Exercise objective ->
Your task is to filter the entries and copy every line containing the string "through".

--- Available data Enclosed Below ---

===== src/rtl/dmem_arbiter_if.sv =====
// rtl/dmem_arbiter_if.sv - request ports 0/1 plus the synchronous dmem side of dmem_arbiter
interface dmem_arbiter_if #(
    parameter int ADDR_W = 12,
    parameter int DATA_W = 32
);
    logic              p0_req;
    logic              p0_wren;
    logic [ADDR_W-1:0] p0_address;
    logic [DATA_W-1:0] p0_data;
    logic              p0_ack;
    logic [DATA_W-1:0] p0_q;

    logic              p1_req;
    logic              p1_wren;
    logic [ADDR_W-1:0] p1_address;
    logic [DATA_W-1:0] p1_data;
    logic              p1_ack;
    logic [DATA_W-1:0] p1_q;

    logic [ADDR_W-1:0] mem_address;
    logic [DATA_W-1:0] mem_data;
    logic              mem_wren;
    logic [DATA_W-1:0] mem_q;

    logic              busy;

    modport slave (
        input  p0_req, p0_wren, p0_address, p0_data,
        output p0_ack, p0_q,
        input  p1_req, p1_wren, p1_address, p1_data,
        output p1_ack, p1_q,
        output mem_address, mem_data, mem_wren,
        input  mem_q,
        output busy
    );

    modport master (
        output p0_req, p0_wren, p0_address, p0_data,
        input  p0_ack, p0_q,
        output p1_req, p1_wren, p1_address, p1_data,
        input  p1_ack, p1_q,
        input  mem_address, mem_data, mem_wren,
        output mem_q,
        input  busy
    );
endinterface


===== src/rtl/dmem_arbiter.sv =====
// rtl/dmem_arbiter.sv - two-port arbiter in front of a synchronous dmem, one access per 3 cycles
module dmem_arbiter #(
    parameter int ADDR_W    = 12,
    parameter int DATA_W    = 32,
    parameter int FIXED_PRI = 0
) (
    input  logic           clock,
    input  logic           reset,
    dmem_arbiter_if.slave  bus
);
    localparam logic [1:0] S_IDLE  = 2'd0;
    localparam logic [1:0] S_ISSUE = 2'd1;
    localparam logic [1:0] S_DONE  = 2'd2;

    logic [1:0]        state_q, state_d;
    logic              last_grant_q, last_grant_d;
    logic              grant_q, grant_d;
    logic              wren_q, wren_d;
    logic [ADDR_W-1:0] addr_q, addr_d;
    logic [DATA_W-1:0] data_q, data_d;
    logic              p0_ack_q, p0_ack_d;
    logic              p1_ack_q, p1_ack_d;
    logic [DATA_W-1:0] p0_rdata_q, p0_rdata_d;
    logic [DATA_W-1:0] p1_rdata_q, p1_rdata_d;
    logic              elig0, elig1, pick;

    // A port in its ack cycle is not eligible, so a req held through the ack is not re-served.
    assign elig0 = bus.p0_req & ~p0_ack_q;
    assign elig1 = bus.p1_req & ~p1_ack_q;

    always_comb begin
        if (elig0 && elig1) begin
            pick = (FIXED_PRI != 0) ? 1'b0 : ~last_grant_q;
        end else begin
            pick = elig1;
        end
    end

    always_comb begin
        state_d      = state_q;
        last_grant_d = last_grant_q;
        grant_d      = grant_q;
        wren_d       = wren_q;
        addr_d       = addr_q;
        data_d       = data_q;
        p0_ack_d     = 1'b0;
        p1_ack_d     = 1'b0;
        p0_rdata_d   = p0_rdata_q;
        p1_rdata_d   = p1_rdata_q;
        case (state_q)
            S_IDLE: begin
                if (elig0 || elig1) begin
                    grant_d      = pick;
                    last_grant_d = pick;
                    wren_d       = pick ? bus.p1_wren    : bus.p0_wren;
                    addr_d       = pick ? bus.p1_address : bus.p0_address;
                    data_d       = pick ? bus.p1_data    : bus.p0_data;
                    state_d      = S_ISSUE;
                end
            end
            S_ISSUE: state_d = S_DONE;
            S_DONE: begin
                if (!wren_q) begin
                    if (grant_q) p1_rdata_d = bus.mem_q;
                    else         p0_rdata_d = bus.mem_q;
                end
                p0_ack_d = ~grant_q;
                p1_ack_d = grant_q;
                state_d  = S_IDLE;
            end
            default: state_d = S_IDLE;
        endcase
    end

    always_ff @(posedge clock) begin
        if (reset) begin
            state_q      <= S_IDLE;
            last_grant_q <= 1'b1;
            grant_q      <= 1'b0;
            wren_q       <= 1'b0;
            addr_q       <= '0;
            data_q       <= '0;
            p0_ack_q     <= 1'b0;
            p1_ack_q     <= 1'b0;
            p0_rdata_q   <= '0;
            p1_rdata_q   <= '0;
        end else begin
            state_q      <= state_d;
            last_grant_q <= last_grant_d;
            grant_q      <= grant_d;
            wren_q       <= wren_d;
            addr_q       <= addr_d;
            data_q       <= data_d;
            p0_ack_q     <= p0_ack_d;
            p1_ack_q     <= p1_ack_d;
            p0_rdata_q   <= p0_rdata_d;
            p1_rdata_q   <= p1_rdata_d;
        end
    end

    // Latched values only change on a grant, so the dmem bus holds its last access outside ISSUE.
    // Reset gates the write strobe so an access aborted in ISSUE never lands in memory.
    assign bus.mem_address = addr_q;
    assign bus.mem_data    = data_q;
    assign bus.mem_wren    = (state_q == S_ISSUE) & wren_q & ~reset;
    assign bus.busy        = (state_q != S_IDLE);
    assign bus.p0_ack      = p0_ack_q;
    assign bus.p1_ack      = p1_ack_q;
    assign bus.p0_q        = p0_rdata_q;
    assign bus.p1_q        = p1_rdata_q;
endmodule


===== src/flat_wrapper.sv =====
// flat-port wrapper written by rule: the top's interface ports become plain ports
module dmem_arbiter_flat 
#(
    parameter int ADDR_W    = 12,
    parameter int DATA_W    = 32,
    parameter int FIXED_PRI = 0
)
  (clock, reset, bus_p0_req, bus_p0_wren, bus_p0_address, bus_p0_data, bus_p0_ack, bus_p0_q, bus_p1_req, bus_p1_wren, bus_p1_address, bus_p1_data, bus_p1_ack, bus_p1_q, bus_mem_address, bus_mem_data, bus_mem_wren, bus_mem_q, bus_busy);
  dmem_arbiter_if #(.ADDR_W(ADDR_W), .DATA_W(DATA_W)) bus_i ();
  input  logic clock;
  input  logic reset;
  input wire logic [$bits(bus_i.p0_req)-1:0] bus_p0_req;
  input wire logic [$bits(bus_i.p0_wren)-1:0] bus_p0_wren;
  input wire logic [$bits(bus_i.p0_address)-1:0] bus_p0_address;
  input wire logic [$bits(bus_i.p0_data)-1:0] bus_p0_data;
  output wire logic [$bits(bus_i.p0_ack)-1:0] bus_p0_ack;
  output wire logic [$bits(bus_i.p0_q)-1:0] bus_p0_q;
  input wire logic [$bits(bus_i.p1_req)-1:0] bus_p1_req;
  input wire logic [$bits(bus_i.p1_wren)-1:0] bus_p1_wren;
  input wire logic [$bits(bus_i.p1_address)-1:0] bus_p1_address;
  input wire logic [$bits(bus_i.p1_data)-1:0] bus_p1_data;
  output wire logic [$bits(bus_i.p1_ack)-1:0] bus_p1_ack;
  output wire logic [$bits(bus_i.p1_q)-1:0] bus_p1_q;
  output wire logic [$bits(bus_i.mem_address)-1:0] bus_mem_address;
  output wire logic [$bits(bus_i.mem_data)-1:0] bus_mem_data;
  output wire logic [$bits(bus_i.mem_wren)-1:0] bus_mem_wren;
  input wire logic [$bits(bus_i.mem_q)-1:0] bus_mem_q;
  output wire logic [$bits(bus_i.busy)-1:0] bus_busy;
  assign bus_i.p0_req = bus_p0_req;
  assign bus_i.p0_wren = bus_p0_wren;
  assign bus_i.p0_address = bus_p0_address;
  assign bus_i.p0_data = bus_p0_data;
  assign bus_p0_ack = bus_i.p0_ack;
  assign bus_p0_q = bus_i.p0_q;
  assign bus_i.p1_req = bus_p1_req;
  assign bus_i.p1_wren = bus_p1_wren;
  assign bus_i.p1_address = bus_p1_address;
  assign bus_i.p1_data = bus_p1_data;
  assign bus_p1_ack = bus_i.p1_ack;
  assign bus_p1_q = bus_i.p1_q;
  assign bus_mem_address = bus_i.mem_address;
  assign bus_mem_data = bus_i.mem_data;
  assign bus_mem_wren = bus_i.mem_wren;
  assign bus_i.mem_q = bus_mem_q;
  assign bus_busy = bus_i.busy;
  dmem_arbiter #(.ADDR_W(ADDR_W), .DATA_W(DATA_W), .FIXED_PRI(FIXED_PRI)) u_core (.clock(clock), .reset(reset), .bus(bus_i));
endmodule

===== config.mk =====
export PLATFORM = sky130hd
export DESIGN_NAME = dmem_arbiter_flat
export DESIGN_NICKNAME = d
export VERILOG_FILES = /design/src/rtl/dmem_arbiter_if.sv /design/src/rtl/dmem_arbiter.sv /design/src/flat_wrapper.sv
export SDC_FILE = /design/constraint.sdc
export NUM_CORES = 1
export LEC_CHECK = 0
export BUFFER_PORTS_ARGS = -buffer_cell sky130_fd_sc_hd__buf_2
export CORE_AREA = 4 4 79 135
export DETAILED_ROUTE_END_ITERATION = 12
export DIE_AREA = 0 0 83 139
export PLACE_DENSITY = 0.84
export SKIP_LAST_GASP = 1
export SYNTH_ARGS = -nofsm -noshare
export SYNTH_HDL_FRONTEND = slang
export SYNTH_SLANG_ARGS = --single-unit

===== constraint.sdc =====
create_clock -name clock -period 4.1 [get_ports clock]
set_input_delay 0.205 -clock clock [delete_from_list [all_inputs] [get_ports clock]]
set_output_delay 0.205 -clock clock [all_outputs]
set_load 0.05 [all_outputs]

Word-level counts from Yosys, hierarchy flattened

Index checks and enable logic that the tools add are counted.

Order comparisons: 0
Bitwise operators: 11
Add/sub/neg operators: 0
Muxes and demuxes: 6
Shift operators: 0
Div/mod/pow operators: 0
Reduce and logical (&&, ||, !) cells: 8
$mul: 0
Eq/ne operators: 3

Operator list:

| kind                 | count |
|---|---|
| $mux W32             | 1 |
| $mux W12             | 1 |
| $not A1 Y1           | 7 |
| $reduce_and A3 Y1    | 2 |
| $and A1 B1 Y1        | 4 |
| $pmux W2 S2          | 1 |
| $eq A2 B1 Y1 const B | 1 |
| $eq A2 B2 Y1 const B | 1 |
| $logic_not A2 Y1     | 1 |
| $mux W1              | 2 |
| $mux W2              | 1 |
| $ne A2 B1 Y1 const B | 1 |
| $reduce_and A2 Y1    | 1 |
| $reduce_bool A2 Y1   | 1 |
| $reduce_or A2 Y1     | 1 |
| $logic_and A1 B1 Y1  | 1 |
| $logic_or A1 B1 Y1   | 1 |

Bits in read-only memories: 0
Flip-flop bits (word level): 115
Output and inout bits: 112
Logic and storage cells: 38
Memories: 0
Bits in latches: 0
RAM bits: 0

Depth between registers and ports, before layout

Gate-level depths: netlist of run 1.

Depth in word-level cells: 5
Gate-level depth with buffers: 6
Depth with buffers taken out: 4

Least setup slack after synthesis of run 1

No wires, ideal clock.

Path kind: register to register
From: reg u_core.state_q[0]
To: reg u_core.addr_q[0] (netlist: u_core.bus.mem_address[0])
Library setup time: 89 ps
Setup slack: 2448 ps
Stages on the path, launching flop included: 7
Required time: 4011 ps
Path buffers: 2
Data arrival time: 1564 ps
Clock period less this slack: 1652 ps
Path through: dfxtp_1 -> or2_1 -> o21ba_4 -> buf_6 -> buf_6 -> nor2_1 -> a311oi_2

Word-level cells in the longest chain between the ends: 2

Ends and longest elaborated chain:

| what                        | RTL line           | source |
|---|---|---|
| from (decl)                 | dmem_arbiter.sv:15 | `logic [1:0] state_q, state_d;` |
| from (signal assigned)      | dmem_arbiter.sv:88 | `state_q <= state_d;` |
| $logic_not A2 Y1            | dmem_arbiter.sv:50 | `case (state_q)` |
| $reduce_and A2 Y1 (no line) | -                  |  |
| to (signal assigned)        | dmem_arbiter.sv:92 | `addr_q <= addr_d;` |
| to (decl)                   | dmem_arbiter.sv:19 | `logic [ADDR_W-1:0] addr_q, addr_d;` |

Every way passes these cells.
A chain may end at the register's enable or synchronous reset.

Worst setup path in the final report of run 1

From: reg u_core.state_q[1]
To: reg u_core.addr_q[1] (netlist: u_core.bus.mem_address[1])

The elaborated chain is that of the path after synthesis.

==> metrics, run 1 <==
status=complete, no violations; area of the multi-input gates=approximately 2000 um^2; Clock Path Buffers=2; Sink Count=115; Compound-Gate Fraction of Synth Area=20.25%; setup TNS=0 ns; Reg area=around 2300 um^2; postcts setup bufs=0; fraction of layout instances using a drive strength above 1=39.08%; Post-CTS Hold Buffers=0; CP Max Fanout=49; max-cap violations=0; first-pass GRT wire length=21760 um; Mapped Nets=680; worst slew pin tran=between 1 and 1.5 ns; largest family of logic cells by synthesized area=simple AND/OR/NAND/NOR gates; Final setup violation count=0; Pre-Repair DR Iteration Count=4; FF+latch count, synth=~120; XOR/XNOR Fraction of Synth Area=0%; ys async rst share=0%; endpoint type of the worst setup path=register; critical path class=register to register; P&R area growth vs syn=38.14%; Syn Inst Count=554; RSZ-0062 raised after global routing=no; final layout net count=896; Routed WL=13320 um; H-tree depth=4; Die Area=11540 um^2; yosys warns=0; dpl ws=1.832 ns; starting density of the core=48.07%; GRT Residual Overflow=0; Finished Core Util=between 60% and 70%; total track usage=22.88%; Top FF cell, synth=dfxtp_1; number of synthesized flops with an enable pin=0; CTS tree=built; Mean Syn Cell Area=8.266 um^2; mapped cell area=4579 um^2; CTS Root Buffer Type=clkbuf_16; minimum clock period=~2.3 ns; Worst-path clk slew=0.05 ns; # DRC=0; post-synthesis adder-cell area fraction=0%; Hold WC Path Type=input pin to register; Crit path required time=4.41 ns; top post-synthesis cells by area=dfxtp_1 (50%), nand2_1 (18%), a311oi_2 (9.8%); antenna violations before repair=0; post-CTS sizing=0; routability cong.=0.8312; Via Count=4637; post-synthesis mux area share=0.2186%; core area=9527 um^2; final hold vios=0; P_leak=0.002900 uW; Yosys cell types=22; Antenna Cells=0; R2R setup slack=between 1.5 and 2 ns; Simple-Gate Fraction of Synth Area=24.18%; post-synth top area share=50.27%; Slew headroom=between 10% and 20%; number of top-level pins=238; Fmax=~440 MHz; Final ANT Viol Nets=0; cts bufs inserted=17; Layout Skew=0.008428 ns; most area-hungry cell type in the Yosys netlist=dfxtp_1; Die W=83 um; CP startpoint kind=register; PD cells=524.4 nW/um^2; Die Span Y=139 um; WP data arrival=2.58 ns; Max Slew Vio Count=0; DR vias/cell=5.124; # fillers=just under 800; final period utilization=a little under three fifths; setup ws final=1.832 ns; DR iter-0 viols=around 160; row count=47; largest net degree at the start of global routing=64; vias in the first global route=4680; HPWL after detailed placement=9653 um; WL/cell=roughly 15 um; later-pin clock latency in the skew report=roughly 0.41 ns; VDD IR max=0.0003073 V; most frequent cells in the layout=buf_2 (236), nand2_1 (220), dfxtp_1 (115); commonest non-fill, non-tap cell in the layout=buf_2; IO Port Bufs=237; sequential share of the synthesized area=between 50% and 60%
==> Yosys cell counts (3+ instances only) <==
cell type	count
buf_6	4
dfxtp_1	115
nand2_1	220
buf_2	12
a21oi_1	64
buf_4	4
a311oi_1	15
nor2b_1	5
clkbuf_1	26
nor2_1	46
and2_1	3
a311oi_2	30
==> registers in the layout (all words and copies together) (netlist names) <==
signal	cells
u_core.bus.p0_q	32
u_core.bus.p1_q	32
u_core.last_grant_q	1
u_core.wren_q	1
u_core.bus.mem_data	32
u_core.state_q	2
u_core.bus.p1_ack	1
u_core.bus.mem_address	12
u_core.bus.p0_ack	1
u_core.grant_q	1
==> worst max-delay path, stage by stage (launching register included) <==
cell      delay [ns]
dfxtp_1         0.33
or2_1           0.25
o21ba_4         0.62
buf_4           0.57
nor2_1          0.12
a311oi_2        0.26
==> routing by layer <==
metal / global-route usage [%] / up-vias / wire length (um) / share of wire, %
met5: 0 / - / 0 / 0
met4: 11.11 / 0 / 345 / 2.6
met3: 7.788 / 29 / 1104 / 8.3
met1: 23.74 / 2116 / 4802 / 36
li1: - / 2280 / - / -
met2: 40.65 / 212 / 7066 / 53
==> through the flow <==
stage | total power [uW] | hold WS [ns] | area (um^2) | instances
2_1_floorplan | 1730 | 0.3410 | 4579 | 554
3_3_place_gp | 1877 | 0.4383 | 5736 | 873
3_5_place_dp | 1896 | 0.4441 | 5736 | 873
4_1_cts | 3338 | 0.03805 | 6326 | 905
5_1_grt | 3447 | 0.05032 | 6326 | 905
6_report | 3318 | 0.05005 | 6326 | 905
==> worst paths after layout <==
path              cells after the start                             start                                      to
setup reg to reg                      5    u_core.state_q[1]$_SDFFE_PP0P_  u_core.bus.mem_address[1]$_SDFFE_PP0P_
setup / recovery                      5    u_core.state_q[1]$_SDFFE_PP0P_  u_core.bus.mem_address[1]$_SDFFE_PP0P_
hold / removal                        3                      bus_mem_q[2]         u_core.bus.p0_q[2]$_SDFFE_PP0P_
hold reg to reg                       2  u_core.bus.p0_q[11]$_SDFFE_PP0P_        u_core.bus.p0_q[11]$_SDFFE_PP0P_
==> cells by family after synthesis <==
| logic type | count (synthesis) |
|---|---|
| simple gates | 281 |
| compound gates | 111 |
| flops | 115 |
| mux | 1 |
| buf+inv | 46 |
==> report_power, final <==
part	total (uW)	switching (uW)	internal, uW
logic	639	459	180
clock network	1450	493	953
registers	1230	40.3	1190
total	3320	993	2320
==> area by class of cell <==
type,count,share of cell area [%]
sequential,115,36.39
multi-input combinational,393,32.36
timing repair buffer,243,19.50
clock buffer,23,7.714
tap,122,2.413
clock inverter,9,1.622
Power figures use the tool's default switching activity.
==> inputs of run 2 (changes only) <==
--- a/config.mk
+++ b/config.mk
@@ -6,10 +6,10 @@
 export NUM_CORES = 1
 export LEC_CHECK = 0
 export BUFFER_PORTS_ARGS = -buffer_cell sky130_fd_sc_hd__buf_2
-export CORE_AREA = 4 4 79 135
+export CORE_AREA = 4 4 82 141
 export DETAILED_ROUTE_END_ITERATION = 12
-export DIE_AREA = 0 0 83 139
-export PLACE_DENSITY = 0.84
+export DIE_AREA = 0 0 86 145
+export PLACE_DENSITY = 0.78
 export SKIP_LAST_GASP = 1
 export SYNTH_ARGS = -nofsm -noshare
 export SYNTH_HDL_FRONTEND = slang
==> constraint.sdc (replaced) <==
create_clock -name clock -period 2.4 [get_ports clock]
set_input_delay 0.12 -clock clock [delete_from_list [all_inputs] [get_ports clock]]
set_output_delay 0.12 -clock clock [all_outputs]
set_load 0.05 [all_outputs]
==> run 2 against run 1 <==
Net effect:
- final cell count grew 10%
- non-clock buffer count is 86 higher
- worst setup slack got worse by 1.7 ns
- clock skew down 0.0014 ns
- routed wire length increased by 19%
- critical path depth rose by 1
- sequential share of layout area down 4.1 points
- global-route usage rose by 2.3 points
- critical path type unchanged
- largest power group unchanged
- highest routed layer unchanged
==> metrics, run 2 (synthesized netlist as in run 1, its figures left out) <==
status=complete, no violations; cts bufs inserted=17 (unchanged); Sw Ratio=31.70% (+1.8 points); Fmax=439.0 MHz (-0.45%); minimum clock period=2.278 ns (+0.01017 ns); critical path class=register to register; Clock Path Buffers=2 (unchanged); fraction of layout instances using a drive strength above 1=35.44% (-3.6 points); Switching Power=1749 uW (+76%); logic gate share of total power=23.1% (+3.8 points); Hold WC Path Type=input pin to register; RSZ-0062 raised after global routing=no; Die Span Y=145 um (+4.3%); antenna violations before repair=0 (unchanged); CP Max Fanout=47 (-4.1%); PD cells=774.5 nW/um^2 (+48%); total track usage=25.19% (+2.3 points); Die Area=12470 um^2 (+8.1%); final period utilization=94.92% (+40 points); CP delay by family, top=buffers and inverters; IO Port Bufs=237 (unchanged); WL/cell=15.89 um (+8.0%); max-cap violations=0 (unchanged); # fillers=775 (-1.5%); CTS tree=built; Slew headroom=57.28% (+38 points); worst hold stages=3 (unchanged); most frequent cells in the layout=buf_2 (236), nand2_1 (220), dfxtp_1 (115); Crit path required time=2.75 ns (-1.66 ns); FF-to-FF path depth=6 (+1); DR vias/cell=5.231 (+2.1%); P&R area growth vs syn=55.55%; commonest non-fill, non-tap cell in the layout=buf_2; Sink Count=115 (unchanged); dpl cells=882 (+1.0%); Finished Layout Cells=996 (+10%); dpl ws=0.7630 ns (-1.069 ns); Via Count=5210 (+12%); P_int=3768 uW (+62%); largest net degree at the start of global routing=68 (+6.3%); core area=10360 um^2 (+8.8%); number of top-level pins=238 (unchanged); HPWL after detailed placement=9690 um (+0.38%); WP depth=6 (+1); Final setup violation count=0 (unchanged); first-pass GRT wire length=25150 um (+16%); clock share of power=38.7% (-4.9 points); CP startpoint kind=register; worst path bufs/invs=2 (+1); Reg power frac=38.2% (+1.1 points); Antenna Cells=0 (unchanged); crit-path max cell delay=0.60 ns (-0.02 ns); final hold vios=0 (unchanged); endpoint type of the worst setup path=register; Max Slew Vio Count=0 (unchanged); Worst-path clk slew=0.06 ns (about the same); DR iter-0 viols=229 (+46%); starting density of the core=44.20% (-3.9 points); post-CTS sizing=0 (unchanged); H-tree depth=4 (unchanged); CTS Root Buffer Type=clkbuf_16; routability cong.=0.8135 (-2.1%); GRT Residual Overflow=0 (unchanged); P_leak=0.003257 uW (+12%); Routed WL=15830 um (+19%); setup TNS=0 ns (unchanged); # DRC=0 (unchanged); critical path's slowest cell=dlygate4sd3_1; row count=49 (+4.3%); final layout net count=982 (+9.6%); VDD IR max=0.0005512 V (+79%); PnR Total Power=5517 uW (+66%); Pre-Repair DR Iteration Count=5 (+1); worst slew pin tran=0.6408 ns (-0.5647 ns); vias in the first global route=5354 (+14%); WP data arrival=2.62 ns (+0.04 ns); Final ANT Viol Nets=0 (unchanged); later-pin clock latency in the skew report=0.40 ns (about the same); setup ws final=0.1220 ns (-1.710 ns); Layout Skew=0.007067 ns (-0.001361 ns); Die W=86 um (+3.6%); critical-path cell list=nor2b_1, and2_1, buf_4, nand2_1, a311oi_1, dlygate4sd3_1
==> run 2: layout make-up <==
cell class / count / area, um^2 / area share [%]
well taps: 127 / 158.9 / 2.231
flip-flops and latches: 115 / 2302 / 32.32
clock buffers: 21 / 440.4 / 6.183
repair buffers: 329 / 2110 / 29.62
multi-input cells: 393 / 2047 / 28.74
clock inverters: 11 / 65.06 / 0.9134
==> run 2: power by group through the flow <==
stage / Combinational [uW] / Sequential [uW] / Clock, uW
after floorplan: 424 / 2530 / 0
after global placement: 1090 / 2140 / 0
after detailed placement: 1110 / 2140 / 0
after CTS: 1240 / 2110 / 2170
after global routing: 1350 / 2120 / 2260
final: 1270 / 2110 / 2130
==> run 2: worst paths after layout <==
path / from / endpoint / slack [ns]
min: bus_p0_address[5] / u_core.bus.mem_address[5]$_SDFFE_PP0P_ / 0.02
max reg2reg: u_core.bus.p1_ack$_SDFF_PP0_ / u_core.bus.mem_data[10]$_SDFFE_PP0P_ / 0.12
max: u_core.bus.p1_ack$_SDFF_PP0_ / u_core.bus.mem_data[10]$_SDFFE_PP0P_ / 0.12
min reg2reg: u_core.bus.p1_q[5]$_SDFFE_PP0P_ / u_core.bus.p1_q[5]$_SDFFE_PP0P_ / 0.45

--- End of Enclosed Available data ---

Written answer ->
    // A port in its ack cycle is not eligible, so a req held through the ack is not re-served.
Path through: dfxtp_1 -> or2_1 -> o21ba_4 -> buf_6 -> buf_6 -> nor2_1 -> a311oi_2
==> through the flow <==
==> run 2: power by group through the flow <==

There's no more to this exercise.